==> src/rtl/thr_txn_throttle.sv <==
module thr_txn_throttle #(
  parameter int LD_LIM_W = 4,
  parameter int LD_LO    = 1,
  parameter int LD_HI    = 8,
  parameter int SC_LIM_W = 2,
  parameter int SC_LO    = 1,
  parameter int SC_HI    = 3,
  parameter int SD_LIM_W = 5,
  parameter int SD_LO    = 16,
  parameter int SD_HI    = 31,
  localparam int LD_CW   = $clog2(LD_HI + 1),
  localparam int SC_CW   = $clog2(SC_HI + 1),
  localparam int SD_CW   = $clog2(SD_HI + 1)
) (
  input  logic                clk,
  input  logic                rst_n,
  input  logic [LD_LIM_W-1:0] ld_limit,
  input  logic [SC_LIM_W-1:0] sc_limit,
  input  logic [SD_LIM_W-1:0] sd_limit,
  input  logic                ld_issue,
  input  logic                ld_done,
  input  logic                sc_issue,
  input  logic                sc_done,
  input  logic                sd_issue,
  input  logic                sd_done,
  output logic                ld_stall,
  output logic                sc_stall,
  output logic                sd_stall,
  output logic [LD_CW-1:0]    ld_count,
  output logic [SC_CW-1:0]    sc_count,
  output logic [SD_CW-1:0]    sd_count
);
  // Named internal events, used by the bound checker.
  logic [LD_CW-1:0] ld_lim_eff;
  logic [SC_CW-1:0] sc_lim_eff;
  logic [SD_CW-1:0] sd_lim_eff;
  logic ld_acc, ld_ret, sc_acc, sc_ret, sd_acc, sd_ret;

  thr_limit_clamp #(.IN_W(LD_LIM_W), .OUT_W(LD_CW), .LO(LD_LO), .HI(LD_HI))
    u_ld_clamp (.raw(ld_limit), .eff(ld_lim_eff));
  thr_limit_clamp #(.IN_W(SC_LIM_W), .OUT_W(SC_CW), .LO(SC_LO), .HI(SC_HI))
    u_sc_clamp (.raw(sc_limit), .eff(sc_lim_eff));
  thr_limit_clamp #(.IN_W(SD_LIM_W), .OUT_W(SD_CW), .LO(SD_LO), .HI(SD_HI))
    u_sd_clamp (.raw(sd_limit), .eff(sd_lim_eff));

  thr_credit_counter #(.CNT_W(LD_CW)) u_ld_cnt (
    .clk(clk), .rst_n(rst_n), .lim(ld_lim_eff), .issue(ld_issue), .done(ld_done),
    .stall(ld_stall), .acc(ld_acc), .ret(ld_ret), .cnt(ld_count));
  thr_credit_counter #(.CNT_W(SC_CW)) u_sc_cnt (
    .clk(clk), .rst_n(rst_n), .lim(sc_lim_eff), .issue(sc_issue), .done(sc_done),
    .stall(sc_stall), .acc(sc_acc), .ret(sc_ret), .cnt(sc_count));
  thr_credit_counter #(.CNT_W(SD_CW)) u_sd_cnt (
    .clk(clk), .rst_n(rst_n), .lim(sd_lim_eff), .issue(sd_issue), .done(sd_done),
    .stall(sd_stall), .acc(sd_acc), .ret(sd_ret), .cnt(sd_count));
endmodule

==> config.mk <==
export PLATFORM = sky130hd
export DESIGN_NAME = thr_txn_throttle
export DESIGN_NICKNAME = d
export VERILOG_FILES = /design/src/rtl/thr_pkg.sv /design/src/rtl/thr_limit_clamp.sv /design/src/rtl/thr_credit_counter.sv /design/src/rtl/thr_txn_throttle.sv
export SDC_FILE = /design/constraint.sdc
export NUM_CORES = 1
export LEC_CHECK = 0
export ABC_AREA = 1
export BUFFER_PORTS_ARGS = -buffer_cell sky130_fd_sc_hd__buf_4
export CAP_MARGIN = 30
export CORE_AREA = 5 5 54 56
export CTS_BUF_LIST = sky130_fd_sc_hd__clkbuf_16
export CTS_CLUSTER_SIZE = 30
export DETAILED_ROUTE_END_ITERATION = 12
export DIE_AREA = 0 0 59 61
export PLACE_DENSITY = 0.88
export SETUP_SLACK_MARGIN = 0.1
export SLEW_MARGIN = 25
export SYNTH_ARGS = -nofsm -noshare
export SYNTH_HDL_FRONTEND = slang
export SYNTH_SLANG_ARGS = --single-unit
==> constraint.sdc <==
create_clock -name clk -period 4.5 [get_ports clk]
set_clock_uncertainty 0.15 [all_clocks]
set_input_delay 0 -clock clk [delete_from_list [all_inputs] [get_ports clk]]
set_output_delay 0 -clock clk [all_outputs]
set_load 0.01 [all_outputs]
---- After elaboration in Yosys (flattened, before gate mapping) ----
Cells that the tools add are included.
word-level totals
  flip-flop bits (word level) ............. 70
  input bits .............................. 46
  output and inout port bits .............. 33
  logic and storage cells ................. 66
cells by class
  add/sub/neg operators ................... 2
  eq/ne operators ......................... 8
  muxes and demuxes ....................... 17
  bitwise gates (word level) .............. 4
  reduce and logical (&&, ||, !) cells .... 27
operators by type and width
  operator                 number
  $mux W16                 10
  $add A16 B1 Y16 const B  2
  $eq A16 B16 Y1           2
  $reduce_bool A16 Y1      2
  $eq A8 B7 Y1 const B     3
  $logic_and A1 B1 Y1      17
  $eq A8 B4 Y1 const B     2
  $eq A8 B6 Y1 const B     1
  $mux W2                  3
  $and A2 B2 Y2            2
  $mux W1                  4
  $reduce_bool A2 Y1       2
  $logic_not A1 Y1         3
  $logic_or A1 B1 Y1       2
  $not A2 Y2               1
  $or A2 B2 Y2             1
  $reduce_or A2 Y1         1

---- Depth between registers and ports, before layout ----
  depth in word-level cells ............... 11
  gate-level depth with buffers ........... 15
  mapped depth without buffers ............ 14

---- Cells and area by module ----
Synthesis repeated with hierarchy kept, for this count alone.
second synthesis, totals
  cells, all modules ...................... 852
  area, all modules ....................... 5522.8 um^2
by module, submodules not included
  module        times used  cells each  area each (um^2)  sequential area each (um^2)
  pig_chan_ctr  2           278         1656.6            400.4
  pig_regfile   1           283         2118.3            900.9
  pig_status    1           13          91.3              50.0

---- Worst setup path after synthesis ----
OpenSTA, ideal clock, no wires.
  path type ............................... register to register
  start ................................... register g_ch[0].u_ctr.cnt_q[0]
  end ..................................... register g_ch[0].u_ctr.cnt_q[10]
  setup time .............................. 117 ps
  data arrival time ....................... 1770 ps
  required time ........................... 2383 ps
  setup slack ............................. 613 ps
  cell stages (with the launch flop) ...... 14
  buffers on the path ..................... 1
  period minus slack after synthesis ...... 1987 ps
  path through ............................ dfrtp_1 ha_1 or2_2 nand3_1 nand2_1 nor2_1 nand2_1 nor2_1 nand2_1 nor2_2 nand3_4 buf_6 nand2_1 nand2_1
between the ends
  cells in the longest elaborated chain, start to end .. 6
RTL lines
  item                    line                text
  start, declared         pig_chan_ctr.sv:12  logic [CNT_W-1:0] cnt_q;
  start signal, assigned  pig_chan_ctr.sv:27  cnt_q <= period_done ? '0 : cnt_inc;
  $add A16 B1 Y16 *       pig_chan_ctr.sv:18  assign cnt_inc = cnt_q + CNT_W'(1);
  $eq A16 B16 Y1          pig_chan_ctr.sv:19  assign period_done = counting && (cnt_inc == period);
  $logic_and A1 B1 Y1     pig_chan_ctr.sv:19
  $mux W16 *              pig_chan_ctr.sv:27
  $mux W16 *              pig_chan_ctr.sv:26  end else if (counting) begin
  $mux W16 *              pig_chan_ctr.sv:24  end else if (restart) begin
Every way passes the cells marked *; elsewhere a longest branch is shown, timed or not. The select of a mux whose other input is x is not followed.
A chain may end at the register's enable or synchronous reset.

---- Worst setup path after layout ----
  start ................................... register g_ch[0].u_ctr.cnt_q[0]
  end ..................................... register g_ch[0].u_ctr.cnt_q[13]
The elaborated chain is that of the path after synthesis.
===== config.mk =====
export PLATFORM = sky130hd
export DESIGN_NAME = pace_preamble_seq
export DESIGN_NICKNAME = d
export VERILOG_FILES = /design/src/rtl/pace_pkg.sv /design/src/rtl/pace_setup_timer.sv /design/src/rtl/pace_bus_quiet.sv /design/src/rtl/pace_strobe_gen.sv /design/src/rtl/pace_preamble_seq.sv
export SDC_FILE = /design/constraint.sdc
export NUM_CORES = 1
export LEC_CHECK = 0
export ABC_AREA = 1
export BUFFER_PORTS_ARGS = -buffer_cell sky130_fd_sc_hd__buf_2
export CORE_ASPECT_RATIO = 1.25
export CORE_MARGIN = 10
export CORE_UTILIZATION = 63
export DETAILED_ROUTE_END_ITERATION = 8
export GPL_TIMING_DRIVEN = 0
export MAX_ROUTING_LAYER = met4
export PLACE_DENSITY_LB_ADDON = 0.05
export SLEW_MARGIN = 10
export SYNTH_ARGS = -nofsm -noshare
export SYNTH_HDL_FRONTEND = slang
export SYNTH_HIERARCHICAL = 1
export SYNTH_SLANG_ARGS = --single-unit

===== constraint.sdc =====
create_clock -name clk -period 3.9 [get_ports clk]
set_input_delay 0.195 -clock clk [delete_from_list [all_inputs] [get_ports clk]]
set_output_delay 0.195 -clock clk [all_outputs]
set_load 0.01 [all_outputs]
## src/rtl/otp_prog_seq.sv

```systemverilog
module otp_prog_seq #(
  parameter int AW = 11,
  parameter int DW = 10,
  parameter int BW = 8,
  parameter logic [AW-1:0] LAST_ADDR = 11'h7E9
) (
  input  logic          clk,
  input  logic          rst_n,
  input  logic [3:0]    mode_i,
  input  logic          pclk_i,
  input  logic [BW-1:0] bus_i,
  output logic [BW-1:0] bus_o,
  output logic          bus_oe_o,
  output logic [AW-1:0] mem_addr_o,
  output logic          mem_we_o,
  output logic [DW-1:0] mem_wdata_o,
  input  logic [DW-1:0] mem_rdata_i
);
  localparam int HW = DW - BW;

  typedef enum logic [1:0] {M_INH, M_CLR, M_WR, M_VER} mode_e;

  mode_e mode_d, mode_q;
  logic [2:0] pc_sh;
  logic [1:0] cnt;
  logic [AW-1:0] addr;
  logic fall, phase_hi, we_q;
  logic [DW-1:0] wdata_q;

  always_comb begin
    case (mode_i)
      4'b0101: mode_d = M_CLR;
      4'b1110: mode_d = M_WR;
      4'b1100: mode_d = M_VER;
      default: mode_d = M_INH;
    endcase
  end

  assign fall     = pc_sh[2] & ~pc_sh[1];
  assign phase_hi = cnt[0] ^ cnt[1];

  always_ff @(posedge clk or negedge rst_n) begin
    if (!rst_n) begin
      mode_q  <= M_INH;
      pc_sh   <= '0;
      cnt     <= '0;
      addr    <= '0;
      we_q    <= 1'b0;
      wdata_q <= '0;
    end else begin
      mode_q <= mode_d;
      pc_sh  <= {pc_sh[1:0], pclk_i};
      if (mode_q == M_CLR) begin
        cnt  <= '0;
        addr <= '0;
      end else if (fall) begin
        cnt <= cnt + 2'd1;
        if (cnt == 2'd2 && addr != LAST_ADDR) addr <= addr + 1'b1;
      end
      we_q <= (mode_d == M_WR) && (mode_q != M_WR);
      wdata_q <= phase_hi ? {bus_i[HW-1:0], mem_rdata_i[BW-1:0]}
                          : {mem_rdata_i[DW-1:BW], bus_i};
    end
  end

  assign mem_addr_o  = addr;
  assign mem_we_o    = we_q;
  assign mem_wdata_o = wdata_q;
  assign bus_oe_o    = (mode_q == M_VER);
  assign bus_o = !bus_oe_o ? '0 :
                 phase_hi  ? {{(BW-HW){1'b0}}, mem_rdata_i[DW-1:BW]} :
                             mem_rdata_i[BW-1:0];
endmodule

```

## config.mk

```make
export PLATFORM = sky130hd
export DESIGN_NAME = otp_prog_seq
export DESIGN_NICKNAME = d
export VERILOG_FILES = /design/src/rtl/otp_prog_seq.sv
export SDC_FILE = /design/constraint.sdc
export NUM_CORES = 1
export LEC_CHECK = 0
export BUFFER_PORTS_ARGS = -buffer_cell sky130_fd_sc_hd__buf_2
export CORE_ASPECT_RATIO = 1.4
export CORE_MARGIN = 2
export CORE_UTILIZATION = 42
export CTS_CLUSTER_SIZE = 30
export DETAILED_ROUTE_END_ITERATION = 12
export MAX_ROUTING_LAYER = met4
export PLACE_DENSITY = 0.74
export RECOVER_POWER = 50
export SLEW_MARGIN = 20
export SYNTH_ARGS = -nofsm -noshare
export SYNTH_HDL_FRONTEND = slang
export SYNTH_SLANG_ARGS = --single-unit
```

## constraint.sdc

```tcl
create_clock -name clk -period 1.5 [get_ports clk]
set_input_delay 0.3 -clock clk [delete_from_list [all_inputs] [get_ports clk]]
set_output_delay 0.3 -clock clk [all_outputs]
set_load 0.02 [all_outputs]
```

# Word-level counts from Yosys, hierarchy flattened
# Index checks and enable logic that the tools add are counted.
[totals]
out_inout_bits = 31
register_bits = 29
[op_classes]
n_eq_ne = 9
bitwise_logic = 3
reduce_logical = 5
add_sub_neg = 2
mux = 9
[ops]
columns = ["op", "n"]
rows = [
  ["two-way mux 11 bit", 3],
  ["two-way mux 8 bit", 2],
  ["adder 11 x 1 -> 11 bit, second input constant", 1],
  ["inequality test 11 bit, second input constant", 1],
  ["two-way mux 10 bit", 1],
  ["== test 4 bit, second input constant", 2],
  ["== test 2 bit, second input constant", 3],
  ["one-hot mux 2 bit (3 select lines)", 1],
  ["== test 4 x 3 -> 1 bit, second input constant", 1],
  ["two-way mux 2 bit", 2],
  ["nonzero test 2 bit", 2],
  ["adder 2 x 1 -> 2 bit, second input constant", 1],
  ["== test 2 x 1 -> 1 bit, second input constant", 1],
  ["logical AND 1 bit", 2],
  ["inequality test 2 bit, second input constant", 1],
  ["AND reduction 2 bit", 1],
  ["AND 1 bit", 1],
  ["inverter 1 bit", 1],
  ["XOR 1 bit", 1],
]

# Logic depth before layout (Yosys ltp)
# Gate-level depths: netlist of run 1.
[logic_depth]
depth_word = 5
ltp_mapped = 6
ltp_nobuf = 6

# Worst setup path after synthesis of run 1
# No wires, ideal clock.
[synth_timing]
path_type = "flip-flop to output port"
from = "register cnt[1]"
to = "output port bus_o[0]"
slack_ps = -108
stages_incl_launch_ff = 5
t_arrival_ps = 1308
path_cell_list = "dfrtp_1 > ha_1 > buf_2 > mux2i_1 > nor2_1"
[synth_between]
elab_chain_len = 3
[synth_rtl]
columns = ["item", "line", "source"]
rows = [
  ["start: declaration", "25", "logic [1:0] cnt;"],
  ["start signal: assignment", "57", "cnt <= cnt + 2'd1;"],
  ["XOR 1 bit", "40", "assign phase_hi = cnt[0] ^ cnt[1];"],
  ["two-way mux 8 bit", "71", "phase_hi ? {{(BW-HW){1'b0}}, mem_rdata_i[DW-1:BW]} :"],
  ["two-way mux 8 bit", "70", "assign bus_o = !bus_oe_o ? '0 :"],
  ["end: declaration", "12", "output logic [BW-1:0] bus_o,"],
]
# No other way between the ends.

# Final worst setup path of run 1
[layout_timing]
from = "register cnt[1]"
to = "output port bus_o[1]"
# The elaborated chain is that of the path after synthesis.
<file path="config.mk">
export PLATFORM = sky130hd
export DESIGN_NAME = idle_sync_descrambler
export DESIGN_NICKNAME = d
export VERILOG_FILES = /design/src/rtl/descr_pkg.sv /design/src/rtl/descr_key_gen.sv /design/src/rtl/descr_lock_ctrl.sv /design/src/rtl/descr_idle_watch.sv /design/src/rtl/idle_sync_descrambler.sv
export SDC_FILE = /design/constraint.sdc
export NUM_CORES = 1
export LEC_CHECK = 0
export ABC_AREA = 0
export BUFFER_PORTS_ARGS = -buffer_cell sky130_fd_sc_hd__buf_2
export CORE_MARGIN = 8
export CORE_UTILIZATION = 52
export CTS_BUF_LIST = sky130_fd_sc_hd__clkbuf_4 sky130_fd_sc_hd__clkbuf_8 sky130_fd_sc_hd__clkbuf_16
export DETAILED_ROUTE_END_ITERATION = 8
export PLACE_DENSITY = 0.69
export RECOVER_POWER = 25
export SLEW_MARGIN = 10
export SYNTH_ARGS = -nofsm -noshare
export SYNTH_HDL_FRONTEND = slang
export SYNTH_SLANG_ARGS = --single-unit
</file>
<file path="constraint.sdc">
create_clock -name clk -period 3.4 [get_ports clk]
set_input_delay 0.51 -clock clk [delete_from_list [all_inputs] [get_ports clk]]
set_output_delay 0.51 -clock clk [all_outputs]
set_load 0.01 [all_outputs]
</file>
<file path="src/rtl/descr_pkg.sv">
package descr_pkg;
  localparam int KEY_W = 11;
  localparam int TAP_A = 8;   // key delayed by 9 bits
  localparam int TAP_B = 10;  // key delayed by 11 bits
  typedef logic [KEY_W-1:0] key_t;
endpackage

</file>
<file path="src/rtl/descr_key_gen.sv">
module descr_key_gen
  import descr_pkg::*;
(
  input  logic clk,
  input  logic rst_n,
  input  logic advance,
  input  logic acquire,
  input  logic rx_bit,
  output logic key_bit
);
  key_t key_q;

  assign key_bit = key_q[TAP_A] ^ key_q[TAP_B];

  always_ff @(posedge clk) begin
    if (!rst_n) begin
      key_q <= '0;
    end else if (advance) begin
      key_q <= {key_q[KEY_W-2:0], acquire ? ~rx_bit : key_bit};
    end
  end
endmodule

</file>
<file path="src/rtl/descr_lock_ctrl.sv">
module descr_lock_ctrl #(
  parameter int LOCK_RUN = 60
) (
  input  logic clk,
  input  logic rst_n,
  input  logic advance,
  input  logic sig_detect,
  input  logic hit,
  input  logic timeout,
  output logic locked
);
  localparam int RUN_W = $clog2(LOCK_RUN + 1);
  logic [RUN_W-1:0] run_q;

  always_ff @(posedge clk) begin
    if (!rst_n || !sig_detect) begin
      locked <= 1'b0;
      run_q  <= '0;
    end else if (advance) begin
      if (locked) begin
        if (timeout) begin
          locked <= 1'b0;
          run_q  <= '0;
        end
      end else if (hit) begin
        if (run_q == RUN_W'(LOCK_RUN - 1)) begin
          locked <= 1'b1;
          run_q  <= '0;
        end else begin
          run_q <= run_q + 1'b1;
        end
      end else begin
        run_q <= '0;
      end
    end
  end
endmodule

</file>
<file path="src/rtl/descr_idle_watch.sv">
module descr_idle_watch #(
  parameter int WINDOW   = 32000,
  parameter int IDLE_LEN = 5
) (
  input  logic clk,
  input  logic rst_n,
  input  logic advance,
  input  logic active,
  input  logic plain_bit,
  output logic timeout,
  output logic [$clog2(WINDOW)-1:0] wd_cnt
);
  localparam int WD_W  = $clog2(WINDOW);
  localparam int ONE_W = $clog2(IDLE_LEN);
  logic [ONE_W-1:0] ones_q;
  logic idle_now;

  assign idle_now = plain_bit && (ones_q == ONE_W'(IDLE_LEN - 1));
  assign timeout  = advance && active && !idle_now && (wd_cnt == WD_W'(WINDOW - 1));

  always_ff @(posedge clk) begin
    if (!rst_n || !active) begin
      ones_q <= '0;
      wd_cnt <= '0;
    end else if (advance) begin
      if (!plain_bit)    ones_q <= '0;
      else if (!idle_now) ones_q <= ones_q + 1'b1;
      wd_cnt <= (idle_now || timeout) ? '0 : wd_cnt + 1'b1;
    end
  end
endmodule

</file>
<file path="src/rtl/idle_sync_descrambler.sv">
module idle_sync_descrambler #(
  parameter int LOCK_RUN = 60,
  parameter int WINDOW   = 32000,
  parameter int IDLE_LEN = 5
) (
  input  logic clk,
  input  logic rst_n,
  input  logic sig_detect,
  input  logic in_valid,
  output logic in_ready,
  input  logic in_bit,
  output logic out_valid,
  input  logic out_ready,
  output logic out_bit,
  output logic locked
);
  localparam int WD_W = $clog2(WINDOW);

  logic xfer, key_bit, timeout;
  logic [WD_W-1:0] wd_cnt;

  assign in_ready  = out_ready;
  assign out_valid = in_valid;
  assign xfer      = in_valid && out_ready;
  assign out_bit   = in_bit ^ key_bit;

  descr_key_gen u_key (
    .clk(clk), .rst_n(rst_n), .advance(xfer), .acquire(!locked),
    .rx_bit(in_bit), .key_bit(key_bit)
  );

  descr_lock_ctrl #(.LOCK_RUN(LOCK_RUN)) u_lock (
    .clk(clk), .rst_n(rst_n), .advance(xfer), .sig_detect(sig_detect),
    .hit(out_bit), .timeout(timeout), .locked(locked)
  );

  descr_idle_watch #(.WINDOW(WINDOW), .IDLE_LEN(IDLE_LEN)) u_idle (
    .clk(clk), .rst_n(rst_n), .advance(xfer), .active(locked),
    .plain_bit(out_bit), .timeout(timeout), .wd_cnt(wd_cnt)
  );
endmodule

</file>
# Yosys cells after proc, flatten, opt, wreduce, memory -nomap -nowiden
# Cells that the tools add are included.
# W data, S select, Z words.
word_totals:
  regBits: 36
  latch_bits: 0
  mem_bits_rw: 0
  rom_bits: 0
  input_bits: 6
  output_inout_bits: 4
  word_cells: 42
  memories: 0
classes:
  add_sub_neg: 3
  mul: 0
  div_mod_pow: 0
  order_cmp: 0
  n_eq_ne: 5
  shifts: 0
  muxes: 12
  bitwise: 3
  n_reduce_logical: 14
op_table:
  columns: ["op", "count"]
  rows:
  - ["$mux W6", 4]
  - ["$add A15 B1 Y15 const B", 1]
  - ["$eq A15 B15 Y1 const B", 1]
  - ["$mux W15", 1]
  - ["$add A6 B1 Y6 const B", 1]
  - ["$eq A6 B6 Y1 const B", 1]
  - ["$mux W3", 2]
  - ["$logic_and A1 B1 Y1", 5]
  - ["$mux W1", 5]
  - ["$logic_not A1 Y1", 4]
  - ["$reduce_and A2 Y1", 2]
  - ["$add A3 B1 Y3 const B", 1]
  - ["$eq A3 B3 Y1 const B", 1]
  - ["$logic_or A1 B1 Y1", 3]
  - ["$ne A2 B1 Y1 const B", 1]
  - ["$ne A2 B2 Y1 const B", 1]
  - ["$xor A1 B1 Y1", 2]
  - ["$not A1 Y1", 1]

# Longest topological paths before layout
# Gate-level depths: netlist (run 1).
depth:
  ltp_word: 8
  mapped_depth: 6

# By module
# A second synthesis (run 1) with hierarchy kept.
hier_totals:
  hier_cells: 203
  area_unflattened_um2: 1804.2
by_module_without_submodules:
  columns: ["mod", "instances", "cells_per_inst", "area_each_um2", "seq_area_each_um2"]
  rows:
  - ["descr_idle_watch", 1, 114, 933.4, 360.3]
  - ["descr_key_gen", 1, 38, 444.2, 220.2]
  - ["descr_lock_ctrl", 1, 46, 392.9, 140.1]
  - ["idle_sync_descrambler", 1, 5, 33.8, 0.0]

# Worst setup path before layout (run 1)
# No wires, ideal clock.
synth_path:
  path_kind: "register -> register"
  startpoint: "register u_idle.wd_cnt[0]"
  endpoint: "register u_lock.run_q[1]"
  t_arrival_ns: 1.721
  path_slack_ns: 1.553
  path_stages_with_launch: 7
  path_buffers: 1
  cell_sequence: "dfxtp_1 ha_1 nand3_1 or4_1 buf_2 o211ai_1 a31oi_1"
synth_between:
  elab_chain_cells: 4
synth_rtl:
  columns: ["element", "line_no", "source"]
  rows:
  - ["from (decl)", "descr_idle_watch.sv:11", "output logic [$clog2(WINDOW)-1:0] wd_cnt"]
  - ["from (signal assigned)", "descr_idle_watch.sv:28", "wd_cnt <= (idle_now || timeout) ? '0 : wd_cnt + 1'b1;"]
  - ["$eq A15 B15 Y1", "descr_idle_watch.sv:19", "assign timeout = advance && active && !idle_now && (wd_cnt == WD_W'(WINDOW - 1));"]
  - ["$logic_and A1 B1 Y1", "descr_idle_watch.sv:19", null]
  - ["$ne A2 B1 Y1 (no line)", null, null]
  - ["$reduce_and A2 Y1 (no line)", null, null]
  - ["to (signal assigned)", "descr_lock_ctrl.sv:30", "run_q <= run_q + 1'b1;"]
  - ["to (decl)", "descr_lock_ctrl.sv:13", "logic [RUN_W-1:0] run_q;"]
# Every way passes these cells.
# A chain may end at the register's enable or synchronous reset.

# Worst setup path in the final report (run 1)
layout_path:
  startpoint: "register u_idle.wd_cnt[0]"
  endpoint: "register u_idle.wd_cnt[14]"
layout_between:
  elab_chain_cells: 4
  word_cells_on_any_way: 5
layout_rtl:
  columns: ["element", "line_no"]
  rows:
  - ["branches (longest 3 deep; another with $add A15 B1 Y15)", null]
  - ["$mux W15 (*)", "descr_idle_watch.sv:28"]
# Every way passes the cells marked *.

### DIRECTIONS FOR THIS TASK:
Each line with the word "operators" in the records above belongs in the result; copy all of them.

### ANSWER:
  add/sub/neg operators ................... 2
  eq/ne operators ......................... 8
operators by type and width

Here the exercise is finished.